- **What is being asked**: Once the line containing "export CORE_ASPECT_RATIO = 0.8" is found in the data below, output that line and every line after it through the last, unchanged and with nothing else.

Material for this exercise below:

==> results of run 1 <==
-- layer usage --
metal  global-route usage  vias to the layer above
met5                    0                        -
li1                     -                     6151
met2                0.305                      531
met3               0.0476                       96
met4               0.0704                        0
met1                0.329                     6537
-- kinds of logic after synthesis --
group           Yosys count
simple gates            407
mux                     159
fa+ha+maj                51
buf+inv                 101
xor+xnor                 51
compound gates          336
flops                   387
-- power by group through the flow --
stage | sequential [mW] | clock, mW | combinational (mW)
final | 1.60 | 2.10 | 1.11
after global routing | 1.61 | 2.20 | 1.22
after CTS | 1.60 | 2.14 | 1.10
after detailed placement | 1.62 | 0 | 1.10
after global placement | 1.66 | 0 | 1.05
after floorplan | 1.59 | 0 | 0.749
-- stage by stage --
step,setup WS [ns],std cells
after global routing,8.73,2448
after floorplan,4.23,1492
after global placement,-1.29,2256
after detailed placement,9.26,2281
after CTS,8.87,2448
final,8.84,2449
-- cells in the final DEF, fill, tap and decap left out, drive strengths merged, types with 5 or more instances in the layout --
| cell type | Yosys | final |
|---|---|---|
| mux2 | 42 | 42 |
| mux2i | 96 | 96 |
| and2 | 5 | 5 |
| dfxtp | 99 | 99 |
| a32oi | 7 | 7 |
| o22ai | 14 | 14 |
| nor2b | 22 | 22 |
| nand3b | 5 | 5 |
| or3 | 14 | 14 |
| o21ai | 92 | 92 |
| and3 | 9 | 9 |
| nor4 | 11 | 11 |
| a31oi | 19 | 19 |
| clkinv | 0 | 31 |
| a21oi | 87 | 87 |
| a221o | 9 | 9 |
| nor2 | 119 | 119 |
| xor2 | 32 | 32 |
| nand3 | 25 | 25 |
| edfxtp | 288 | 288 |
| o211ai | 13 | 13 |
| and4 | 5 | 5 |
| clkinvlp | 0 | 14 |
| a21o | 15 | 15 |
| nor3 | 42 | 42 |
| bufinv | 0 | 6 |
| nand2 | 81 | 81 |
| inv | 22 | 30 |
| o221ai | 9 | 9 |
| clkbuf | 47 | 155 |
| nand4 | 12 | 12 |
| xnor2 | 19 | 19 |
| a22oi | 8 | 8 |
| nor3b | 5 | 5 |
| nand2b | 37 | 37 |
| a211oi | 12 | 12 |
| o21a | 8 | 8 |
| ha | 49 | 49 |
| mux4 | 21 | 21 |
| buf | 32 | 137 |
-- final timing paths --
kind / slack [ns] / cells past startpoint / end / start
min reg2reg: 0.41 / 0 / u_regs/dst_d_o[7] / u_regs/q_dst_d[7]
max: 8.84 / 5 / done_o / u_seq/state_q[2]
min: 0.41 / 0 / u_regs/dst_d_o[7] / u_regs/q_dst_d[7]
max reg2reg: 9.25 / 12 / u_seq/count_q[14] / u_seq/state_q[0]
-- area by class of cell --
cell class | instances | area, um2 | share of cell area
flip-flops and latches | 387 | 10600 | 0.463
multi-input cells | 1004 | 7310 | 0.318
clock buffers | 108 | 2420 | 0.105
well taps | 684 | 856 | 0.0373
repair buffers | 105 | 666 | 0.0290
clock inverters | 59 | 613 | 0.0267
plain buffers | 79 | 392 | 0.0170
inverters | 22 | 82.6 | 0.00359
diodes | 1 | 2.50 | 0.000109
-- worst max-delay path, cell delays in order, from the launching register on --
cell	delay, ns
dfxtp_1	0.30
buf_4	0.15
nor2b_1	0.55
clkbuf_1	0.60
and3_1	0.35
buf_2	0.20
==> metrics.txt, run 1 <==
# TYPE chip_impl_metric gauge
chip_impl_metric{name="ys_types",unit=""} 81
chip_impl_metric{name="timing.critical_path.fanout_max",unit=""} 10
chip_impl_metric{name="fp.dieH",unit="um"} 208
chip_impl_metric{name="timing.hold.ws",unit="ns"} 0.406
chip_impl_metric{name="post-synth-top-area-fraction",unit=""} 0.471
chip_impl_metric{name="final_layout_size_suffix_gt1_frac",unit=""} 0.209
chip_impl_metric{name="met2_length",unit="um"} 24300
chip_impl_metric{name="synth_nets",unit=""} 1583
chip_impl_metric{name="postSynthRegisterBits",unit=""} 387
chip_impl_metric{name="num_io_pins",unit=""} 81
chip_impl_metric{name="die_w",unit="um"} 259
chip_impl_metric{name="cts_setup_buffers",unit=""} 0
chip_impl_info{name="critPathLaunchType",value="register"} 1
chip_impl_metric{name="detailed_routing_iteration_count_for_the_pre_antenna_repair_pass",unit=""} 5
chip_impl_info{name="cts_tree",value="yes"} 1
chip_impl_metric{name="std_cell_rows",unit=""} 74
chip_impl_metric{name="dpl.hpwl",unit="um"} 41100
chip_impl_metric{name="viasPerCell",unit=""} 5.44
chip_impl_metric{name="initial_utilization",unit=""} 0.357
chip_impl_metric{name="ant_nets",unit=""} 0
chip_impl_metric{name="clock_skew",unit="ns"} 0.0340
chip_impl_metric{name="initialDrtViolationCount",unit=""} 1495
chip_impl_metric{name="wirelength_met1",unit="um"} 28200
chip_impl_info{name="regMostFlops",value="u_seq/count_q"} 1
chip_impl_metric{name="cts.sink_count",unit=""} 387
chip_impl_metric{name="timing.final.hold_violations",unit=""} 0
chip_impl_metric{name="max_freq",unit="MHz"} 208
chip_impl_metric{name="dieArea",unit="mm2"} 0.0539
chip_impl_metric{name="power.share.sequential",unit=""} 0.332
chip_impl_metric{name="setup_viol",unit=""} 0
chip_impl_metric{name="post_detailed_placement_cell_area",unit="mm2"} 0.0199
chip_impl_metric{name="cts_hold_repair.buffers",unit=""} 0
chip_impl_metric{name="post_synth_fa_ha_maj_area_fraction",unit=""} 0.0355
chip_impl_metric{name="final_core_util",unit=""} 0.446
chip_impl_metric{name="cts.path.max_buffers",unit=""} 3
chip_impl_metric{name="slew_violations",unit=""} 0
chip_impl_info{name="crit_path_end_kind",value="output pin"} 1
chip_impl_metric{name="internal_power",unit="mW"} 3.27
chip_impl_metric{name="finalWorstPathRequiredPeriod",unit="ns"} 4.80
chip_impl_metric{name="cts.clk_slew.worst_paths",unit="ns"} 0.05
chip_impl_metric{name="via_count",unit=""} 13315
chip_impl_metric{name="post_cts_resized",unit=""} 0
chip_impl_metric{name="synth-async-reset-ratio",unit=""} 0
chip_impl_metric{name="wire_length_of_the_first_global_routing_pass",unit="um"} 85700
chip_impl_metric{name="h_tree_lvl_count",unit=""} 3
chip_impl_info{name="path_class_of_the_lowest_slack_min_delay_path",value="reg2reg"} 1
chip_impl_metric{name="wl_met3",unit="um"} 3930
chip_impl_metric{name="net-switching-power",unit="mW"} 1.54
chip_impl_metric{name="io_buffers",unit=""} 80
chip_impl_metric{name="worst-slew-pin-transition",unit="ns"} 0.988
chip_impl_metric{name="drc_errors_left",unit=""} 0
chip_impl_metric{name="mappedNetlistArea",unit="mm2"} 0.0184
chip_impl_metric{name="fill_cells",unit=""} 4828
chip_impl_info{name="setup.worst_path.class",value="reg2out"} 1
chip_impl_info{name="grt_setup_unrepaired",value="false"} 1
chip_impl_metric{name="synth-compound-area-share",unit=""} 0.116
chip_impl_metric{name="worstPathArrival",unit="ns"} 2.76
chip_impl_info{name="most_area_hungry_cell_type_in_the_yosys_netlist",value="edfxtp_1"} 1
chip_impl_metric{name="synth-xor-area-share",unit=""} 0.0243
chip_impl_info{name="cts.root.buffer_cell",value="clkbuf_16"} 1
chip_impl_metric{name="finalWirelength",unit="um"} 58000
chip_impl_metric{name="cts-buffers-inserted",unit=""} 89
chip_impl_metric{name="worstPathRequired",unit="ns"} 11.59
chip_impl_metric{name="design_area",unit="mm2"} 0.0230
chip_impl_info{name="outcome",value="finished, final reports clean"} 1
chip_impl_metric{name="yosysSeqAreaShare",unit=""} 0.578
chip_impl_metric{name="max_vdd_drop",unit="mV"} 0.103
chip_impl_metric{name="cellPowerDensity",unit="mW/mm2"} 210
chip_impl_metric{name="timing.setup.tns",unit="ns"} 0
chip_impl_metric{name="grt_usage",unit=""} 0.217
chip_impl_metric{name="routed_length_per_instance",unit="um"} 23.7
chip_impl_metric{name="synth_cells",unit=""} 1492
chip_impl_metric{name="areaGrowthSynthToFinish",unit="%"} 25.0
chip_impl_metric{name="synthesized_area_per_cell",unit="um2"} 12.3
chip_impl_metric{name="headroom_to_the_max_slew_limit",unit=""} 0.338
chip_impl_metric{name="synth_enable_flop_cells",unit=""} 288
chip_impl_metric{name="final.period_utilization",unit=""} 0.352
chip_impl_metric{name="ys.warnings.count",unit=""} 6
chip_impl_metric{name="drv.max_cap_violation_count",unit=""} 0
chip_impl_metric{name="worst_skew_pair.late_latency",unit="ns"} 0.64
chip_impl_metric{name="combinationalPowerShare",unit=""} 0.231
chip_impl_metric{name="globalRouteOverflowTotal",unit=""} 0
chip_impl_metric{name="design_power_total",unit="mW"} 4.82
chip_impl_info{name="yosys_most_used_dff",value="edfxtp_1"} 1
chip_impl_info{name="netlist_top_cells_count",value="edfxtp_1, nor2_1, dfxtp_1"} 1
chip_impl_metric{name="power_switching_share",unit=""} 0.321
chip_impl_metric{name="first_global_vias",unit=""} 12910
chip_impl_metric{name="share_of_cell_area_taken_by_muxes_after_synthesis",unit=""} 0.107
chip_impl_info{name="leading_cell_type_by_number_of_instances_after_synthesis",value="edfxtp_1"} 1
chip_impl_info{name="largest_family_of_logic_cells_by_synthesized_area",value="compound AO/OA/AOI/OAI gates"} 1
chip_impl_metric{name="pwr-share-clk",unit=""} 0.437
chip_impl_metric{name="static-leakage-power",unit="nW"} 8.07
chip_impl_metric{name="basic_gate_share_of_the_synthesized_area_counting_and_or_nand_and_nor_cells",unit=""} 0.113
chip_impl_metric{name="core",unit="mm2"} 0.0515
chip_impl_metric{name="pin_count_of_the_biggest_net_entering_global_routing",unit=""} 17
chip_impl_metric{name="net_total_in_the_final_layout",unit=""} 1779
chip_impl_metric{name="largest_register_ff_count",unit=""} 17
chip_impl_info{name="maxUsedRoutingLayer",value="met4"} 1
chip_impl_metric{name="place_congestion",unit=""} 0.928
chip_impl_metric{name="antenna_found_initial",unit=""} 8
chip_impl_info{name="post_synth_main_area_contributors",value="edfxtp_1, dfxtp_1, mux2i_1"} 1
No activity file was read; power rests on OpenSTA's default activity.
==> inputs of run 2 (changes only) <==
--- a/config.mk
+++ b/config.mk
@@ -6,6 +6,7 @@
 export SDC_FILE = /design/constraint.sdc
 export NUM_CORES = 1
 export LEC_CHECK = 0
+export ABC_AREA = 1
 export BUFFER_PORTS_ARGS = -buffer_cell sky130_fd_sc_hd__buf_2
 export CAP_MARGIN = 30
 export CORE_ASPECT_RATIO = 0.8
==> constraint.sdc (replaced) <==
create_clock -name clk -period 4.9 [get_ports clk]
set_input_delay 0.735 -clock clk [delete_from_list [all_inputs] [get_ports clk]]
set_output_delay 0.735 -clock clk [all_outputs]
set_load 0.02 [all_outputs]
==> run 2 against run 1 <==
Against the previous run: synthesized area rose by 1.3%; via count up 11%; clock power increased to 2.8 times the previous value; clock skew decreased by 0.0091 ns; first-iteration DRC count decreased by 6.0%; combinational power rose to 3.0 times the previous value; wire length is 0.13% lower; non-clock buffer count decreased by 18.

End of Material for this exercise.

- **Response box**:
 export CORE_ASPECT_RATIO = 0.8
==> constraint.sdc (replaced) <==
create_clock -name clk -period 4.9 [get_ports clk]
set_input_delay 0.735 -clock clk [delete_from_list [all_inputs] [get_ports clk]]
set_output_delay 0.735 -clock clk [all_outputs]
set_load 0.02 [all_outputs]
==> run 2 against run 1 <==
Against the previous run: synthesized area rose by 1.3%; via count up 11%; clock power increased to 2.8 times the previous value; clock skew decreased by 0.0091 ns; first-iteration DRC count decreased by 6.0%; combinational power rose to 3.0 times the previous value; wire length is 0.13% lower; non-clock buffer count decreased by 18.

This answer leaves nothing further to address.